Anyway, I’m starting to go nuts. It takes tons of extra time to try to figure out these misunderstood messages, hunting through patient lists for names that could have been misinterpreted, calling variants of the numbers (he screws up 2s and 3s most often, but sometimes 5s and 9s), apologizing, soothing irate people and on and on. Naturally I can’t tell them the truth, and as a result it looks like the office ‘system’ or me personally is screwing up, over and over.

The solution is obvious – at the least, my boss needs to let me retrieve the answering machine messages, and sooner or later he needs to get a hearing aid – but how do I get this through to him in a way that won’t get me fired, or poison the relationship between us?

Any ideas?

Howsabout:

“HEY, GEEZER! CLEAN THE DUST OUTTA YER EARS OR GET A HEARING AID, YOU OLD FART!”

[sub]Somehow I feel that, like most of my advice, this will go unheeded.[/sub]

Keep track of a week’s worth of incorrect messages and show them to him. Just give them to him and walk away. Wait a day or two. With any luck, he will stop getting the messages off the machine, or save them, or something. I think you need to let him see the problem in a way he can’t argue with, then let him save face by coming up with a solution without having to admit the problem.

What?

Tell him that “audit requirements” are that 2 people check the phone messages to prevent errors and to conform with ISO-9087. This means the first person writes down the messages and then someone else checks them BEFORE they are deleted. Head Office require this for ISO certification.

After 6:00pm and weekends, ISO-5109.

Hook up another machine to the phoneline. Do not let the boss know about it. Compare to what he comes up with.

My God, don’t ask, you are so full of it you could be a management consultant. Please take that as a compliment, not as an insult. I am in awe

I agree 100% with what Brynda said. Write out each error clearly with dates, times, names and so forth.

I’m not sure that would work.

If you hook up two answering machines, one answering machine would pick up, bypassing the other.

If you use an in line recorder (like what Radio Shack offers), you end up hearing a series of beeps (indicating recording) which the ans mach would likely pick up. Of course, maybe that last bit wouldn’t matter, as higher pitched sounds seem to be lost first in many people. But, the tones might screw with the ans machine’s remote features.

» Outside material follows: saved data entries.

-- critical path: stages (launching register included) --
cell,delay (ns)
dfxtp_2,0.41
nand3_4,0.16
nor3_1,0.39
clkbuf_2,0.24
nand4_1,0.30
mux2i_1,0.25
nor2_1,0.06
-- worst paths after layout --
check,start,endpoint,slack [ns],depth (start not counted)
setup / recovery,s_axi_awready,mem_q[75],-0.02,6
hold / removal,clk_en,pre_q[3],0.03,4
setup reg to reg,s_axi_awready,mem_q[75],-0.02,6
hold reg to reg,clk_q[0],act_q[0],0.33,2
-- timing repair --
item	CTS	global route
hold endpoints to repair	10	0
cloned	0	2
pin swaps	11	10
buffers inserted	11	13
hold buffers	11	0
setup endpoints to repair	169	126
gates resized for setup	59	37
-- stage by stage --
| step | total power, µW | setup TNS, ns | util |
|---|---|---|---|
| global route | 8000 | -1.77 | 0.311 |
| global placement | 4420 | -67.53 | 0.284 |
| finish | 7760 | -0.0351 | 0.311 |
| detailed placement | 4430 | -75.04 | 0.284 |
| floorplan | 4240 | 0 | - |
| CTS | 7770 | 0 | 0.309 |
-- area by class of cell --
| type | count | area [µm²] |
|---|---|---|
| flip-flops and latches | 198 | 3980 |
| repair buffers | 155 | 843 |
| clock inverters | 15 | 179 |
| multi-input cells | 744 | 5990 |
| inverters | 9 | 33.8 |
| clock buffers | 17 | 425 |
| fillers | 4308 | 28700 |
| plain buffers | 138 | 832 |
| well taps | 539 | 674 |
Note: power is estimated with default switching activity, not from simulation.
$ cat config.mk
export PLATFORM = sky130hd
export DESIGN_NAME = drs_run_select
export DESIGN_NICKNAME = d
export VERILOG_FILES = /design/src/include/drs_pkg.sv /design/src/drs_run_select.sv /design/src/drs_sync.sv
export SDC_FILE = /design/constraint.sdc
export NUM_CORES = 1
export LEC_CHECK = 0
export ABC_AREA = 1
export BUFFER_PORTS_ARGS = -buffer_cell sky130_fd_sc_hd__buf_2
export CORE_ASPECT_RATIO = 1.5
export CORE_MARGIN = 3
export CORE_UTILIZATION = 56
export CTS_BUF_LIST = sky130_fd_sc_hd__clkbuf_16
export CTS_CLUSTER_DIAMETER = 150
export DETAILED_ROUTE_END_ITERATION = 12
export PLACE_DENSITY = 0.95
export SLEW_MARGIN = 20
export SYNTH_ARGS = -nofsm -noshare
export SYNTH_HDL_FRONTEND = slang
export SYNTH_HIERARCHICAL = 1
export SYNTH_SLANG_ARGS = --single-unit
$ cat constraint.sdc
create_clock -name sys_clk_i -period 9.3 [get_ports sys_clk_i]
set_input_delay 0.93 -clock sys_clk_i [delete_from_list [all_inputs] [get_ports sys_clk_i]]
set_output_delay 0.93 -clock sys_clk_i [all_outputs]
set_load 0.05 [all_outputs]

I guess it couldn’t hurt to try it out when he isn’t around, see if everything meshes.

Oh yeah. Well the only people I know that aren’t insulted by a comparison to management consultants ARE management consultants. Oh, and drug dealers and politicians but I guess that is taken as read.

This has possibilities, thanks, Brynda. I think maybe I could keep the ‘wrong’ messages, one to a sheet of paper, in a stack on my desk with a suitable label on top. Something like, “Messages pending until able to ID the caller.” As this is happening to at least five messages a day, the stack should grow into something he can’t ignore within a week or two, without my having to confront him at all. (Yes, I prefer ‘no confrontation’ – in general, I like my job and workplace.)

As to don’t ask’s suggestion: it’s amusing, but my boss is getting deaf, not stupid.

I’ve been somewhat hard of hearing most of my life. The one time I went to an audiologist, he basically said, “yep, you’re hard of hearing. But since you manage okay (while asking people to repeat themselves and sort-of lip-reading) why spend $2-4,000 on hearing aids until you need them”. But even knowing I have a problem hasn’t stopped me from occassionally complaining to my niece that she was mumbling. My sister firmly told me that my niece wasn’t mumbling, it was my hearing.

Is there someone above your boss, a store manager perhaps, (you’re a pharmacy tech, right?) that you could explain the problem to? Because medicines are certainly something that shouldn’t be left to guesswork. I understand that these are refills of standing orders, but what if in the past a patient had two meds with similar names and the pharmacist wrote down the wrong one? Not a good scenario.